Thankfully, nothing happened and she managed to get onto the right lane but she felt traumatised and upset with herself for being negligent. That was very dangerous, said her instructor, who was visibly annoyed with her student. Salmah agreed and remained in a state of shock throughout the rest of the journey back to the school.
She went home feeling disgusted with her herself and after a heart to heart talk with her husband decided to postpone the test and to take it easy for a while. She is not giving up on her ambition but wants to contemplate on her next move.
These two learners are examples of women who are taking up driving at a later stage of their lives.
According to a female driving instructor, many of these golden learners are widows like Susila who feel restrained by their inability to drive after the deaths of their husbands. They cannot rely on their children for transport and it is expensive to take taxis.
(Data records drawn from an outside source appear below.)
interface pidf_rsp_if;
	import pidf_pkg::*;

	logic   valid;
	logic   ready;
	sdata_t drive;

	modport source (output valid, drive, input ready);
	modport sink   (input valid, drive, output ready);
endinterface

`default_nettype wire

==> src/rtl/pidf_div.sv <==
// ----------------------------------------------------------------------------
// pidf_div: bit-serial signed divider for the raw derivative
// Computes sat32((dividend << 24) / divisor), truncated toward zero, one
// quotient bit per cycle by restoring division on the magnitude.
// ----------------------------------------------------------------------------
`default_nettype none

module pidf_div (
	input  wire             clk,
	input  wire             arst_n,
	input  wire             start,
	input  pidf_pkg::sdata_t dividend,
	input  pidf_pkg::udata_t divisor,
	output logic            busy,
	output logic            done,
	output pidf_pkg::sdata_t quotient
);
	import pidf_pkg::*;

	localparam int NUM_W = DATA_W + DT_FRAC_W;
	localparam int CNT_W = $clog2(NUM_W);

	logic               busy_q;
	logic               done_q;
	logic               neg_q;
	logic [CNT_W-1:0]   cnt_q;
	udata_t             rem_q;
	udata_t             dvs_q;
	logic [NUM_W-1:0]   quo_q;

	udata_t             mag;
	logic [DATA_W:0]    rem_sh;
	logic [DATA_W:0]    rem_nx;
	logic               ge;

	assign mag    = dividend[DATA_W-1] ? (~dividend + 1'b1) : dividend;
	assign rem_sh = {rem_q, quo_q[NUM_W-1]};
	assign ge     = rem_sh >= {1'b0, dvs_q};
	assign rem_nx = ge ? (rem_sh - {1'b0, dvs_q}) : rem_sh;

	always_ff @(posedge clk or negedge arst_n) begin
		if (!arst_n) begin
			busy_q <= 1'b0;
			done_q <= 1'b0;
			cnt_q  <= '0;
		end else begin
			done_q <= 1'b0;
			if (start) begin
				busy_q <= 1'b1;
				cnt_q  <= '0;
				neg_q  <= dividend[DATA_W-1];
				dvs_q  <= divisor;
				rem_q  <= '0;
				quo_q  <= {mag, {DT_FRAC_W{1'b0}}};
			end else if (busy_q) begin
				quo_q <= {quo_q[NUM_W-2:0], ge};
				rem_q <= rem_nx[DATA_W-1:0];
				cnt_q <= cnt_q + 1'b1;
				if (cnt_q == CNT_W'(NUM_W - 1)) begin
					busy_q <= 1'b0;
					done_q <= 1'b1;
				end
			end
		end
	end

	// apply the sign and saturate the magnitude to the signed 32-bit range
	always_comb begin
		if (!neg_q) begin
			if (|quo_q[NUM_W-1:DATA_W-1]) begin
				quotient = 32'sh7FFF_FFFF;
			end else begin
				quotient = quo_q[DATA_W-1:0];
			end
		end else begin
			if ((|quo_q[NUM_W-1:DATA_W]) ||
			    (quo_q[DATA_W-1] && (|quo_q[DATA_W-2:0]))) begin
				quotient = 32'sh8000_0000;
			end else begin
				quotient = ~quo_q[DATA_W-1:0] + 1'b1;
			end
		end
	end

	assign busy = busy_q;
	assign done = done_q;

endmodule

`default_nettype wire

==> src/rtl/pid_controller_filtered_derivative_core.sv <==
// ----------------------------------------------------------------------------
// pid_controller_filtered_derivative_core: PID controller, smoothed derivative
// Signed Q16.16 PID with a clamped integral and a 0.9/0.1 derivative filter.
// ----------------------------------------------------------------------------
// Usage:
//   req carries one request per transaction: compute (target, measured,
//   step_time) or clear. rsp returns one drive value per request, in order.
//   Registers are written through cfg_we / cfg_index / cfg_data; the user must
//   do so only while idle, unchecked by the block. An index above five is ignored.
// Sequencing:
//   A compute request runs the multiplies for the P, I and D terms, then the
//   derivative division, skipped when step_time is zero, and the smoothing
//   filter before rsp valid. A clear request or a compute request while
//   run_enable is low goes straight to the output register. The next request
//   is taken only once the previous result is loaded into the output register.
//   A bit-serial divider resolves the 56 quotient bits, one a cycle.
//   Products go through one shared 33x33 multiplier, one per cycle.
//   One request is worked on at a time; req.ready is high only when idle.
// Reset: gains clear, limits go to +1.0 / -1.0, run_enable is set, and the
//   integral, previous error, last drive and filter state go to zero.
// Stall: a result waits in the output register while rsp.ready is low; the
//   next request may be taken and computed, then waits to load it.
// ----------------------------------------------------------------------------
`default_nettype none

module pid_controller_filtered_derivative_core (
	input  wire              clk,
	input  wire              arst_n,
	pidf_req_if.sink         req,
	pidf_rsp_if.source       rsp,
	input  wire              cfg_we,
	input  pidf_pkg::cfg_idx_t cfg_index,
	input  pidf_pkg::udata_t cfg_data
);
	import pidf_pkg::*;

	typedef enum logic [3:0] {
		S_IDLE,
		S_MUL_P,
		S_MUL_I,
		S_MUL_INC,
		S_MUL_D,
		S_DIV_START,
		S_DIV,
		S_SMOOTH_A,
		S_SMOOTH_B,
		S_SMOOTH_SUM,
		S_FIN,
		S_EMIT
	} state_t;

	state_t state_q;

	// configuration
	sdata_t kp_q, ki_q, kd_q, lim_hi_q, lim_lo_q;
	logic   run_en_q;

	// controller state
	sdata_t integ_q, last_err_q, last_drive_q, dsmooth_q;

	// per-request working registers
	sdata_t err_q, diff_q, pterm_q, raw_q;
	udata_t dt_q;
	logic signed [63:0] prod_q;
	logic signed [63:0] sum_q;

	// output register
	logic   out_valid_q;
	sdata_t out_drive_q;

	logic signed [DATA_W:0]     mul_a, mul_b;
	logic signed [2*DATA_W+1:0] prod;
	sdata_t sh16, sh24;

	logic   div_start, div_busy, div_done;
	sdata_t div_quo;

	function automatic logic signed [63:0] sx64(input sdata_t v);
		return {{32{v[31]}}, v};
	endfunction

	function automatic sdata_t clamp(input sdata_t v, input sdata_t hi, input sdata_t lo);
		sdata_t r;
		r = v;
		if (r > hi) begin
			r = hi;
		end
		if (r < lo) begin
			r = lo;
		end
		return r;
	endfunction

	assign sh16 = sat32(prod_q >>> 16);
	assign sh24 = sat32(prod_q >>> DT_FRAC_W);

	// shared multiplier operand select
	always_comb begin
		unique case (state_q)
			S_MUL_P: begin
				mul_a = {kp_q[31], kp_q};
				mul_b = {err_q[31], err_q};
			end
			S_MUL_I: begin
				mul_a = {ki_q[31], ki_q};
				mul_b = {err_q[31], err_q};
			end
			S_MUL_INC: begin
				mul_a = {sh16[31], sh16};
				mul_b = {1'b0, dt_q};
			end
			S_MUL_D: begin
				mul_a = {kd_q[31], kd_q};
				mul_b = {diff_q[31], diff_q};
			end
			S_SMOOTH_A: begin
				mul_a = SMOOTH_OLD_W;
				mul_b = {dsmooth_q[31], dsmooth_q};
			end
			S_SMOOTH_B: begin
				mul_a = SMOOTH_NEW_W;
				mul_b = {raw_q[31], raw_q};
			end
			default: begin
				mul_a = '0;
				mul_b = '0;
			end
		endcase
	end

	assign prod = mul_a * mul_b;

	assign div_start = (state_q == S_DIV_START) && (dt_q != '0);

	pidf_div u_div (
		.clk      (clk),
		.arst_n   (arst_n),
		.start    (div_start),
		.dividend (sh16),
		.divisor  (dt_q),
		.busy     (div_busy),
		.done     (div_done),
		.quotient (div_quo)
	);

	always_ff @(posedge clk or negedge arst_n) begin
		if (!arst_n) begin
			state_q      <= S_IDLE;
			kp_q         <= '0;
			ki_q         <= '0;
			kd_q         <= '0;
			lim_hi_q     <= LIMIT_HIGH_RST;
			lim_lo_q     <= LIMIT_LOW_RST;
			run_en_q     <= 1'b1;
			integ_q      <= '0;
			last_err_q   <= '0;
			last_drive_q <= '0;
			dsmooth_q    <= '0;
			out_valid_q  <= 1'b0;
		end else begin
			if (cfg_we) begin
				unique case (cfg_index)
					CFG_PROP_GAIN:  kp_q     <= cfg_data;
					CFG_INTEG_GAIN: ki_q     <= cfg_data;
					CFG_DERIV_GAIN: kd_q     <= cfg_data;
					CFG_LIMIT_HIGH: lim_hi_q <= cfg_data;
					CFG_LIMIT_LOW:  lim_lo_q <= cfg_data;
					CFG_RUN_ENABLE: run_en_q <= cfg_data[0];
					default: ;
				endcase
			end

			// in S_EMIT the load below decides the output valid
			if (rsp.valid && rsp.ready && (state_q != S_EMIT)) begin
				out_valid_q <= 1'b0;
			end

			unique case (state_q)
				S_IDLE: begin
					if (req.valid) begin
						dt_q  <= req.step_time;
						err_q <= sat32(sx64(req.target) - sx64(req.measured));
						if (req.req_type == REQ_CLEAR) begin
							integ_q      <= '0;
							last_err_q   <= '0;
							last_drive_q <= '0;
							state_q      <= S_EMIT;
						end else if (!run_en_q) begin
							state_q <= S_EMIT;
						end else begin
							state_q <= S_MUL_P;
						end
					end
				end
				S_MUL_P: begin
					prod_q  <= prod[63:0];
					diff_q  <= sat32(sx64(err_q) - sx64(last_err_q));
					state_q <= S_MUL_I;
				end
				S_MUL_I: begin
					pterm_q <= sh16;
					prod_q  <= prod[63:0];
					state_q <= S_MUL_INC;
				end
				S_MUL_INC: begin
					prod_q  <= prod[63:0];
					state_q <= S_MUL_D;
				end
				S_MUL_D: begin
					integ_q <= clamp(sat32(sx64(integ_q) + sx64(sh24)), lim_hi_q, lim_lo_q);
					prod_q  <= prod[63:0];
					state_q <= S_DIV_START;
				end
				S_DIV_START: begin
					// zero step time: no division, raw derivative is zero
					if (dt_q == '0) begin
						raw_q   <= '0;
						state_q <= S_SMOOTH_A;
					end else begin
						state_q <= S_DIV;
					end
				end
				S_DIV: begin
					if (div_done) begin
						raw_q   <= div_quo;
						state_q <= S_SMOOTH_A;
					end
				end
				S_SMOOTH_A: begin
					prod_q  <= prod[63:0];
					state_q <= S_SMOOTH_B;
				end
				S_SMOOTH_B: begin
					sum_q   <= prod_q;
					prod_q  <= prod[63:0];
					state_q <= S_SMOOTH_SUM;
				end
				S_SMOOTH_SUM: begin
					dsmooth_q <= sat32((sum_q + prod_q) >>> 16);
					state_q   <= S_FIN;
				end
				S_FIN: begin
					last_drive_q <= clamp(sat32(sx64(pterm_q) + sx64(integ_q) + sx64(dsmooth_q)),
					                      lim_hi_q, lim_lo_q);
					last_err_q   <= err_q;
					state_q      <= S_EMIT;
				end
				S_EMIT: begin
					// hold until the output register is free
					if (!out_valid_q || rsp.ready) begin
						out_drive_q <= last_drive_q;
						out_valid_q <= 1'b1;
						state_q     <= S_IDLE;
					end
				end
				default: state_q <= S_IDLE;
			endcase
		end
	end

	assign req.ready = (state_q == S_IDLE);
	assign rsp.valid = out_valid_q;
	assign rsp.drive = out_drive_q;

`ifndef NO_ASSERTIONS
	a_drive_in_limits: assert property (@(posedge clk) disable iff (!arst_n)
		(state_q == S_FIN) && (lim_lo_q <= lim_hi_q) |=>
		(last_drive_q <= $past(lim_hi_q)) && (last_drive_q >= $past(lim_lo_q)))
		else $error("computed drive outside the output limits");

	a_div_done_in_wait: assert property (@(posedge clk) disable iff (!arst_n)
		div_done |-> (state_q == S_DIV))
		else $error("divider finished outside the wait state");

	a_idle_div_quiet: assert property (@(posedge clk) disable iff (!arst_n)
		req.ready |-> !div_busy)
		else $error("request accepted while the divider is busy");
`endif

endmodule

`default_nettype wire

==> src/flat_wrapper.sv <==
// flat-port wrapper written by rule: the top's interface ports become plain ports
module pid_controller_filtered_derivative_core_flat import pidf_pkg::*;
  (clk, arst_n, cfg_we, cfg_index, cfg_data, req_valid, req_req_type, req_target, req_measured, req_step_time, req_ready, rsp_valid, rsp_drive, rsp_ready);
  pidf_req_if req_i ();
  pidf_rsp_if rsp_i ();
  input  wire clk;
  input  wire arst_n;
  input  wire cfg_we;
  input  pidf_pkg::cfg_idx_t cfg_index;
  input  pidf_pkg::udata_t cfg_data;
  input wire logic [$bits(req_i.valid)-1:0] req_valid;
  input wire logic [$bits(req_i.req_type)-1:0] req_req_type;
  input wire logic [$bits(req_i.target)-1:0] req_target;
  input wire logic [$bits(req_i.measured)-1:0] req_measured;
  input wire logic [$bits(req_i.step_time)-1:0] req_step_time;
  output wire logic [$bits(req_i.ready)-1:0] req_ready;
  output wire logic [$bits(rsp_i.valid)-1:0] rsp_valid;
  output wire logic [$bits(rsp_i.drive)-1:0] rsp_drive;
  input wire logic [$bits(rsp_i.ready)-1:0] rsp_ready;
  assign req_i.valid = req_valid;
  assign req_i.req_type = req_req_type;
  assign req_i.target = req_target;
  assign req_i.measured = req_measured;
  assign req_i.step_time = req_step_time;
  assign req_ready = req_i.ready;
  assign rsp_valid = rsp_i.valid;
  assign rsp_drive = rsp_i.drive;
  assign rsp_i.ready = rsp_ready;
  pid_controller_filtered_derivative_core u_core (.clk(clk), .arst_n(arst_n), .req(req_i), .rsp(rsp_i), .cfg_we(cfg_we), .cfg_index(cfg_index), .cfg_data(cfg_data));
endmodule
Necessity is their motivation.
Salmah became alarmed when her husband fainted some months ago and there was no one to take him to the hospital. She made several frantic calls to relatives and friends pleading with them to help her out. Fortunately, her niece was free to take her uncle to the hospital. "I must learn to drive," she told herself then.
Learning to drive at a later age has its own set of complexities. Driving instructors at the institute are reluctant to train older learners because they are "hard to teach". "They are slow to grasp new skills unlike young adults," says a grumpy female instructor, who refuses to accept learners over 40.
"They ask too many questions and want to know this and that," complains another.
It is the same story overseas.
A foreign driving instructor was quoted as saying in this article that "students who started later in life do tend to require more lessons". "Younger people are either still studying or it hasn't been long since they were in education, so their brains are like sponges."
Statistics are not immediately available but young learners outnumber those over 40 at driving schools throughout Malaysia. Anyone who has been to a local driving institute will tell you that.
The foreign instructor adds that though the process may take longer than expected, older learners will get there in the end, if they want it badly enough and exercise patience.
Many agree that being able to drive is a great skill to acquire. Both Susila and Salmah realise that now and they won't quit because their dream is to obtain valid driving licences.